» GOAL OF THE EXERCISE: In how many lines of the records does the word "usage" appear? Reply with the number and nothing else.

» EXTRACTED ENTRIES:
....

**src/rtl/mc_controller.sv**
```systemverilog
// mc_controller: multi-cycle MIPS control FSM with mem_ready handshake, watchdog and illegal-op detection
module mc_controller #(
  parameter int MAX_WAIT = 15,
  parameter int WAIT_W = 4,
  parameter bit SUBWORD_EN = 1'b1
) (
  input  logic        clk,
  input  logic        reset,
  input  logic [31:0] instr,
  input  logic        mem_ready,
  input  logic        alu_flag,
  output logic        ir_write,
  output logic        pc_write,
  output logic        mem_read,
  output logic        mem_write,
  output logic        reg_write,
  output logic [1:0]  reg_dst,
  output logic [1:0]  reg_src,
  output logic        alu_src,
  output logic [4:0]  alu_ctrl,
  output logic [2:0]  ext_ctrl,
  output logic [2:0]  npc_ctrl,
  output logic [2:0]  dm_ctrl,
  output logic [2:0]  state,
  output logic        illegal,
  output logic        timeout_err
);
  typedef enum logic [2:0] {FETCH = 3'd0, DECODE = 3'd1, EXEC = 3'd2, MEM = 3'd3, WB = 3'd4, HALT = 3'd5} state_t;
  state_t cur, nxt;
  logic [WAIT_W-1:0] wait_cnt, wait_nxt;
  logic [5:0] op, fn;
  logic r, r_alu, jr, jalr, ori, lui, addi, lb, lh, sb, sh, load, store, br, j, jal, wb_path, legal;
  logic waiting, expired, unused_bits;
  assign op = instr[31:26];
  assign fn = instr[5:0];
  assign unused_bits = ^instr[25:6];
  assign r = op == 6'h00;
  assign r_alu = r && (fn inside {6'h21, 6'h23, 6'h24, 6'h25, 6'h2a, 6'h00});
  assign jr = r && fn == 6'h08;
  assign jalr = r && fn == 6'h09;
  assign ori = op == 6'h0d;
  assign lui = op == 6'h0f;
  assign addi = op inside {6'h08, 6'h09};
  assign lb = SUBWORD_EN && op == 6'h20;
  assign lh = SUBWORD_EN && op == 6'h21;
  assign sb = SUBWORD_EN && op == 6'h28;
  assign sh = SUBWORD_EN && op == 6'h29;
  assign load = op == 6'h23 || lb || lh;
  assign store = op == 6'h2b || sb || sh;
  assign br = op inside {6'h04, 6'h05};
  assign j = op == 6'h02;
  assign jal = op == 6'h03;
  assign wb_path = r_alu || ori || lui || addi || jal || jalr;
  assign legal = wb_path || load || store || br || j || jr;
  // ALU encoding: 0 add, 1 sub, 2 and, 3 or, 4 slt, 5 sll, 6 pass extended imm (lui)
  assign reg_dst = r ? 2'b01 : jal ? 2'b10 : 2'b00;
  assign reg_src = load ? 2'b01 : (jal || jalr) ? 2'b10 : 2'b00;
  assign alu_src = ori || lui || addi || load || store;
  assign alu_ctrl = (br || (r && fn == 6'h23)) ? 5'd1 : (r && fn == 6'h24) ? 5'd2 :
                    (ori || (r && fn == 6'h25)) ? 5'd3 : (r && fn == 6'h2a) ? 5'd4 :
                    (r && fn == 6'h00) ? 5'd5 : lui ? 5'd6 : 5'd0;
  assign ext_ctrl = lui ? 3'b010 : br ? 3'b011 : (addi || load || store) ? 3'b001 : 3'b000;
  assign npc_ctrl = br ? {2'b00, alu_flag} : (j || jal) ? 3'b010 : (jr || jalr) ? 3'b011 : 3'b000;
  assign dm_ctrl = cur == FETCH ? 3'b000 : (lh || sh) ? 3'b001 : (lb || sb) ? 3'b010 : 3'b000;
  assign state = cur;
  assign timeout_err = cur == HALT;
  always_ff @(posedge clk) begin
    if (reset) begin
      cur <= FETCH;
      wait_cnt <= '0;
    end else begin
      cur <= nxt;
      wait_cnt <= wait_nxt;
    end
  end
  always_comb begin
    nxt = cur;
    waiting = (cur == FETCH || cur == MEM) && !mem_ready;
    expired = waiting && wait_cnt == WAIT_W'(MAX_WAIT - 1);
    wait_nxt = waiting ? wait_cnt + 1'b1 : '0;
    case (cur)
      FETCH:   nxt = mem_ready ? DECODE : expired ? HALT : FETCH;
      DECODE:  nxt = legal ? EXEC : FETCH;
      EXEC:    nxt = wb_path ? WB : (load || store) ? MEM : FETCH;
      MEM:     nxt = mem_ready ? (load ? WB : FETCH) : expired ? HALT : MEM;
      WB:      nxt = FETCH;
      HALT:    nxt = HALT;
      default: nxt = FETCH;
    endcase
    ir_write = !reset && cur == FETCH && mem_ready;
    mem_read = !reset && (cur == FETCH || (cur == MEM && load));
    mem_write = !reset && cur == MEM && store;
    reg_write = !reset && cur == WB;
    illegal = !reset && cur == DECODE && !legal;
    pc_write = !reset && ((cur == DECODE && !legal) || (cur == EXEC && (br || j || jr)) ||
               (cur == MEM && store && mem_ready) || cur == WB);
  end
endmodule
```
**config.mk**
```make
export PLATFORM = sky130hd
export DESIGN_NAME = mc_controller
export DESIGN_NICKNAME = d
export VERILOG_FILES = /design/src/rtl/mc_controller.sv
export SDC_FILE = /design/constraint.sdc
export NUM_CORES = 1
export LEC_CHECK = 0
export CAP_MARGIN = 20
export CELL_PAD_IN_SITES_DETAIL_PLACEMENT = 0
export CELL_PAD_IN_SITES_GLOBAL_PLACEMENT = 1
export CORE_MARGIN = 5
export CORE_UTILIZATION = 25
export DETAILED_ROUTE_END_ITERATION = 6
export PLACE_DENSITY = 0.93
export SLEW_MARGIN = 20
export SYNTH_ARGS = -nofsm -noshare
export SYNTH_HDL_FRONTEND = slang
export SYNTH_SLANG_ARGS = --single-unit
```
**constraint.sdc**
```tcl
create_clock -name clk -period 2.8 [get_ports clk]
set_input_delay 0.56 -clock clk [delete_from_list [all_inputs] [get_ports clk]]
set_output_delay 0.56 -clock clk [all_outputs]
set_load 0.02 [all_outputs]
```
# Yosys cells after proc, flatten, opt, wreduce, memory -nomap -nowiden
# Cells that the tools add are included.
dict set report word_totals {
  register_bits 7
  latchBits 0
  ramBits 0
  romBits 0
  input_bits 36
  out_inout_bits 29
  elab_cells 128
  memories 0
}
dict set report op_classes {
  addsub 1
  mul 0
  div_mod_pow 0
  n_lt_le_gt_ge 0
  n_eq_ne 27
  n_shift 0
  n_mux 28
  bitwise 1
  n_reduce_logical 69
}
# cell n
set ops {}
lappend ops {{equality test 6 bit, second input constant} 11}
lappend ops {{equality test 6 x 4 -> 1 bit, second input constant} 6}
lappend ops {{two-way mux 3 bit} 12}
lappend ops {{logical OR 1 bit} 35}
lappend ops {{two-way mux 2 bit} 14}
lappend ops {{logical AND 1 bit} 24}
lappend ops {{case mux 3 bit (5 select lines)} 1}
lappend ops {{equality test 6 x 2 -> 1 bit, second input constant} 2}
lappend ops {{equality test 6 x 3 -> 1 bit, second input constant} 2}
lappend ops {{logical NOT 6 bit} 2}
lappend ops {{equality test 3 x 2 -> 1 bit, second input constant} 2}
lappend ops {{equality test 3 bit, second input constant} 2}
lappend ops {{nonzero test 6 bit} 1}
lappend ops {{adder 4 x 1 -> 4 bit, second input constant} 1}
lappend ops {{equality test 4 bit, second input constant} 1}
lappend ops {{nonzero test 2 bit} 2}
lappend ops {{equality test 3 x 1 -> 1 bit, second input constant} 1}
lappend ops {{logical NOT 1 bit} 3}
lappend ops {{logical NOT 3 bit} 1}
lappend ops {{OR reduction 2 bit} 1}
lappend ops {{two-way mux 1 bit} 1}
lappend ops {{NOT 1 bit} 1}

# Longest topological paths before layout
# Gate-level depths: netlist of the first run.
dict set report depth {
  ltp_word 19
  depth_mapped 7
  depth_no_buf 7
}

# Worst setup path after synthesis of the first run
# No wires, ideal clock.
dict set report synth_path {
  path_kind {in2out}
  from {in instr[0]}
  to {out pc_write}
  arrival_time_ps 2126
  required_ps 2240
  path_slack_ps 114
  path_stages 6
  path_buffers 1
  path_cell_list {buf_2 > and3b_1 > o21ai_1 > a211oi_1 > a211oi_1 > o21bai_1}
}
dict set report synth_via {
  elab_chain_cells 19
  word_cells_on_any_way 30
  classes_between {7 x eq/ne; 23 x reduce/logical}
}
# element line
set synth_lines {}
lappend synth_lines {{start, declared} 9} ;# input logic [31:0] instr,
lappend synth_lines {{equality test 6 bit or logical NOT 6 bit (tied branches)} 38} ;# assign r_alu = r && (fn inside {6'h21, 6'h23, 6'h24, 6'h25, 6'h2a, 6'h00});
lappend synth_lines {{nonzero test 6 bit} 38}
lappend synth_lines {{logical AND 1 bit} 38}
lappend synth_lines {{logical OR 1 bit (5 in series)} 53} ;# assign wb_path = r_alu || ori || lui || addi || jal || jalr;
lappend synth_lines {{logical OR 1 bit (5 in series)} 54} ;# assign legal = wb_path || load || store || br || j || jr;
lappend synth_lines {{logical NOT 1 bit} 95} ;# pc_write = !reset && ((cur == DECODE && !legal) || (cur == EXEC && (br || j || jr)) ||
lappend synth_lines {{logical AND 1 bit} 95}
lappend synth_lines {{logical OR 1 bit (*) (2 in series)} 95}
lappend synth_lines {{logical OR 1 bit (*)} 96} ;# (cur == MEM && store && mem_ready) || cur == WB);
lappend synth_lines {{logical AND 1 bit (*)} 95}
lappend synth_lines {{end, declared} 13} ;# output logic pc_write,
# Every way passes the cells marked *; elsewhere a longest branch is shown, timed or not.

# Worst setup path in the final report of the first run
dict set report layout_path {
  from {in instr[4]}
  to {out pc_write}
}
# Same word-level chain as after synthesis.

==> flow_metrics.py, run 1 <==
metrics = {
    "synth": {
        "yosys.area_share.simple": 0.414,
        "synth_area_leaders": "dfxtp_1, nor2_1, a21oi_1",
        "synthCells": 157,
        "synthAdderAreaFrac": 0.0233,
        "synth_compound_area_frac": 0.261,
        "syn_area_per_cell_um2": 6.85,
        "synth_edf_count": 0,
        "synth_commonest_cells": "nor2_1, a21oi_1, nor3_1",
        "synthArstFlopShare": 0,
        "yosysMostFrequentCell": "nor2_1",
        "syn-cell-area_um2": 1070,
        "yosysSeqAreaShare": 0.130,
        "synth_top_family_by_area": "simple AND/OR/NAND/NOR gates",
        "synthDistinctLibCells": 52,
        "synth_xor_area_frac": 0.0326,
        "yosys.area.top_type": "dfxtp_1",
        "synth-main-ff-cell": "dfxtp_1",
        "synth_top_area_share": 0.130,
        "ys_ff_latch": 7,
        "synth_mux_area_frac": 0,
        "ys_warn_count": 0,
    },
    "critical_path": {
        "path_depth": 7,
        "r2r_slack_ns": 1.21,
        "path_max_fanout": 6,
        "path_cells": "dlygate4sd2_1 -> or4_4 -> nor3_4 -> o21ai_2 -> o31a_1 -> o21bai_1 -> buf_4",
        "slowest_delay_ns": 0.59,
        "cp.arrival_ns": 2.25,
        "reg2reg_depth": 7,
        "cp_num_buf_inv": 2,
        "endpoint": "pc_write",
        "startpoint": "instr[4]",
        "cp.required_ns": 2.24,
        "reg2reg_to": "state[2]",
        "end_kind": "output port",
        "r2r-start": "wait_cnt[0]",
        "crit_slowest_cell": "or4_4",
        "start_kind": "input port",
        "critPathKind": "input port to output port",
        "cp_top_family": "simple AND/OR/NAND/NOR gates",
    },
    "global_route": {
        "grt_overflow_total": 0,
        "grt_use_total": 0.131,
        "grt_max_degree": 15,
        "antenna_found_initial": 0,
        "grt_first_pass_wirelength_um": 5940,
        "grt_pass1_vias": 1327,
    },
    "route": {
        "viasPerCell": 5.06,
        "drt_iter0_markers": 46,
        "wire_per_inst_um": 13.5,
        "postRouteAntennaNets": 0,
        "drc": 0,
        "drt_wl_total_um": 3750,
        "firstDrtPassIters": 4,
        "num_vias": 1406,
    },
    "timing": {
        "fin_worst_skew_ns": 0.00120,
        "setup_tns_ns": -0.0122,
        "drv_slew": 0,
        "hold_viol": 0,
        "rsz0062_at_grt": "true",
        "worst_slack_ns": -0.0122,
        "finalCritPeriodShare": 1.00,
        "setup_viol": 1,
        "post-route-min-period_ns": 2.81,
        "holdWs_ns": 0.458,
        "fmax_mhz": 356,
    },
    "clock_network": {
        "cts_tree": "yes",
        "cts.root.buffer_cell": "clkbuf_8",
        "clock_latency_ns": 0.23,
        "cts.sinks": 7,
        "clockBufferDepth": 2,
        "numCtsBuffers": 3,
        "cts_hold_buf": 0,
        "clk_pin_slew_ns": 0.04,
        "h-tree-depth": 1,
    },
    "finish": {
        "nFillCells": 417,
        "syn_to_final_growth_pct": 70.2,
        "drive_gt1_frac": 0.333,
        "stdcell_area_um2": 1830,
        "instances_no_fill": 278,
        "num-nets-final": 267,
        "n_antenna_cell": 0,
        "post-route-util": 0.448,
    },
    "floorplan": {
        "num_io_pins": 65,
        "fp.dieW_um": 75.6,
        "start_util": 0.263,
        "core_um2": 4090,
        "die_height_um": 75.6,
        "num_rows": 23,
        "die-area_um2": 5710,
    },
    "place": {
        "hpwl_um": 2960,
        "place.gp.congestion": 0.857,
        "dp.cells": 272,
        "place_ws_ns": -0.700,
        "io_buffers": 39,
        "placed_area_um2": 1730,
    },
    "min_path": {
        "min_path_type": "flip-flop to flip-flop",
    },
    "outcome": {
        "status": "finished with violations",
        "violations": "setup timing",
    },
    "power_and_ir_drop": {
        "ir_worst_vdd_mv": 0.0943,
        "finalPower_mw": 0.441,
        "p_leak_nw": 0.888,
        "power.density_cell_area_nw_per_um2": 241,
    },
    "job": {
        "cap_violations": 0,
    },
}
[cells in the final DEF (no fill, tap or decap), types with 2 or more instances in the layout]
cell	netlist	routed
nand3_1	7	7
nor2_1	18	17
dfxtp_1	7	7
conb_1	1	5
nand2b_1	3	3
a21o_1	3	3
nor2b_1	5	5
buf_4	7	45
a21oi_1	11	10
ha_1	2	2
or3_1	3	2
clkdlybuf4s50_1	0	11
clkbuf_8	0	3
buf_2	5	3
o21ai_1	5	4
and3_1	4	4
dlymetal6s2s_1	0	5
and3b_1	3	3
nor4_1	3	2
nor4_2	1	2
nor3_1	9	7
o21ai_0	3	3
clkbuf_2	0	3
dlygate4sd2_1	0	13
xnor2_1	3	3
inv_1	8	8
or2_2	2	2
nor3_2	0	2
nand2_1	8	8
a2111oi_0	2	2
[worst register-to-register path, cell delays in order, from the launching register on]
cell and delay, ns:
dfxtp_1 0.33, inv_1 0.06, ha_1 0.13, nand3_1 0.16, o21ai_0 0.19, a21oi_1 0.06, or4b_1 0.49, o21ai_1 0.10
[final cells by class]
class	instances	area (um2)	area share
Clock buffer	4	45.0	0.0246
Inverter	8	30.0	0.0164
Multi-Input combinational cell	128	886	0.484
Sequential cell	7	140	0.0766
Tap cell	50	62.6	0.0342
Timing Repair Buffer	81	666	0.364
[power breakdown]
group          internal (mW)  total [mW]  switching, mW
sequential             0.103       0.105        0.00195
clock                 0.0988       0.146         0.0476
combinational         0.0898       0.190         0.0997
[state kept, by name (all words and copies together) (netlist names)]
name      cells
wait_cnt      4
state         3
[logic make-up (layout without fill, tap and decap cells)]
kind of cell / Yosys count / in the layout
AO/OA/AOI/OAI: 41 / 41
XOR/XNOR: 4 / 4
adder cells (fa/ha/maj): 2 / 2
buffers and inverters: 26 / 93
flip-flops: 7 / 7
other: 1 / 5
AND/OR/NAND/NOR: 76 / 76
[routing by layer]
metal	vias to the layer above	global-route usage	routed length (um)
met5	-	0	0
met2	43	0.218	1840
met3	11	0.0158	204
li1	704	-	-
met1	648	0.170	1630
met4	0	0.0563	72
[how the worst min path moves through the flow]
stage           startpoint     endpoint  slack (ns)  depth (start not counted)
2_1_floorplan  wait_cnt[0]  wait_cnt[0]        0.43                          1
6_report       wait_cnt[0]  wait_cnt[0]        0.46                          1
3_3_place_gp   wait_cnt[0]  wait_cnt[0]        0.44                          1
3_5_place_dp   wait_cnt[0]  wait_cnt[0]        0.45                          1
5_1_grt        wait_cnt[0]  wait_cnt[0]        0.51                          1
4_1_cts        wait_cnt[0]  wait_cnt[0]        0.46                          1
[what timing repair did]
item / 4_1_cts / 5_1_grt
resized for setup: 53 / 18
setup endpoints to repair: 18 / 9
setup buffers: 1 / 1
pin swaps: 5 / 4
(Power assumes the default switching activity.)
==> run 2, diff against run 1 <==
--- a/config.mk
+++ b/config.mk
@@ -11,8 +11,8 @@
 export CORE_MARGIN = 5
 export CORE_UTILIZATION = 25
 export DETAILED_ROUTE_END_ITERATION = 6
-export PLACE_DENSITY = 0.93
-export SLEW_MARGIN = 20
+export PLACE_DENSITY_LB_ADDON = 0.1
+export SKIP_CTS_REPAIR_TIMING = 1
 export SYNTH_ARGS = -nofsm -noshare
 export SYNTH_HDL_FRONTEND = slang
 export SYNTH_SLANG_ARGS = --single-unit
==> run 2 against run 1 <==
Net effect:
- the flow now finishes without violations
- final cell count rose by 1.8%
- via count fell by 0.71%
- critical endpoint is now alu_ctrl[2]
- critical path type unchanged
- first-iteration DRC count rose by 28%
- critical path depth fell by 1
- count of clock-buffer cells in the layout did not move
- register-to-register slack got worse by 0.03 ns
==> flow_metrics.py, run 2 (synthesis results as in run 1) <==
metrics = {
    "outcome": {
        "status": "complete, no violations",
    },
    "route": {
        "drt_wl_total_um": 3990,
        "firstDrtPassIters": 4,
        "drt_iter0_markers": 59,
        "met1Wirelength_um": 1760,
        "met2_length_um": 1980,
        "viasPerCell": 4.93,
        "wire_per_inst_um": 14.1,
        "top_layer": "met4",
        "num_vias": 1396,
        "postRouteAntennaNets": 0,
        "drc": 0,
        "wl_met3_um": 233,
    },
    "finish": {
        "syn_to_final_growth_pct": 80.0,
        "num-nets-final": 272,
        "largest_register": "wait_cnt",
        "largest_register_ffs": 4,
        "layout_commonest_cell": "buf_4",
        "drive_gt1_frac": 0.300,
        "n_antenna_cell": 0,
        "post-route-util": 0.473,
        "final_cell_mix": "buf_4, dlymetal6s2s_1, nor2_1",
    },
    "timing": {
        "finalCritPeriodShare": 0.965,
        "worst_pin_slew_ns": 0.526,
        "relSlewSlack": 0.646,
        "fin_worst_skew_ns": 0.00177,
        "fmax_mhz": 370,
        "rsz0062_at_grt": "false",
        "worst_slack_ns": 0.0973,
        "post-route-min-period_ns": 2.70,
        "drv_slew": 0,
        "setup_viol": 0,
        "hold_viol": 0,
    },
    "min_path": {
        "min_from": "wait_cnt[0]",
        "holdPathStages": 1,
        "min_path_type": "flip-flop to flip-flop",
    },
    "floorplan": {
        "die-area_um2": 5710,
        "num_io_pins": 65,
        "num_rows": 23,
        "fp.dieW_um": 75.6,
        "start_util": 0.263,
        "die_height_um": 75.6,
        "core_um2": 4090,
    },
    "global_route": {
        "antenna_found_initial": 0,
        "grt_first_pass_wirelength_um": 6170,
        "grt_use_total": 0.134,
        "grt_overflow_total": 0,
        "grt_pass1_vias": 1355,
        "grt_max_degree": 12,
    },
    "critical_path": {
        "end_kind": "output port",
        "r2r-start": "wait_cnt[0]",
        "reg2reg_depth": 7,
        "path_max_fanout": 5,
        "critPathKind": "input port to output port",
        "cp.arrival_ns": 2.14,
        "startpoint": "instr[4]",
        "cp.required_ns": 2.24,
        "start_kind": "input port",
    },
    "power_and_ir_drop": {
        "finalPower_mw": 0.446,
        "power.density_cell_area_nw_per_um2": 231,
        "ir_worst_vdd_mv": 0.124,
        "p_leak_nw": 1.04,
    },
    "place": {
        "place_ws_ns": -0.688,
        "hpwl_um": 3240,
        "io_buffers": 39,
        "place.gp.congestion": 0.800,
    },
    "clock_network": {
        "clock_latency_ns": 0.23,
        "clk_pin_slew_ns": 0.04,
        "cts_tree": "yes",
        "clockBufferDepth": 2,
        "numCtsBuffers": 3,
        "h-tree-depth": 1,
        "cts.sinks": 7,
        "cts.root.buffer_cell": "clkbuf_8",
    },
    "job": {
        "cap_violations": 0,
    },
}
-- run 2: cell count changes in the layout (fill, tap and decap cells not counted), moves of 2 or more --
| cell | before | now |
|---|---|---|
| dlymetal6s2s_1 | 5 | 19 |
| dlygate4sd2_1 | 13 | 0 |
| clkdlybuf4s50_1 | 11 | 16 |
| buf_6 | 0 | 3 |
| buf_2 | 3 | 1 |
| clkbuf_2 | 3 | 1 |
-- run 2: per-layer routing --
layer,GRT usage,vias to the layer above
met4,0.0291,0
li1,-,712
met2,0.236,42
met5,0,-
met3,0.0106,2
met1,0.179,640
-- run 2: layout make-up --
class / instances / area [um2]
sequential: 7 / 140
tap: 50 / 62.6
clock buffer: 4 / 45.0
fill: 415 / 2150
inverter: 8 / 30.0
timing repair buffer: 86 / 787
multi-input combinational: 128 / 870
-- run 2: final timing paths --
check,to,slack (ns)
setup reg to reg,state[2],1.18
setup / recovery,alu_ctrl[2],0.1
hold reg to reg,wait_cnt[0],0.46
hold / removal,wait_cnt[0],0.46
-- run 2: where the power goes --
part           switching, mW  internal [mW]  leakage (nW)
logic                  0.100         0.0978         0.957
clock network         0.0443         0.0986        0.0228
registers            0.00199          0.103        0.0569
total                  0.147          0.299          1.04
-- run 2: critical path: stages --
cell and delay (ns):
dlymetal6s2s_1 0.12, or4_4 0.59, or2_4 0.31, a2111oi_4 0.32
a21o_1 0.13, buf_6 0.11
-- run 2: per-stage QoR --
step                      instances  setup TNS [ns]  cell area, um2  hold slack, ns
after floorplan                 161               0            1090           0.430
after global placement          278           -5.53            1770           0.440
after detailed placement        278           -5.81            1770           0.453
after CTS                       282           -5.92            1820           0.462
after global routing            283               0            1930           0.494
final                           283               0            1930           0.462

....

» RESPONSE TO THE TASK: 2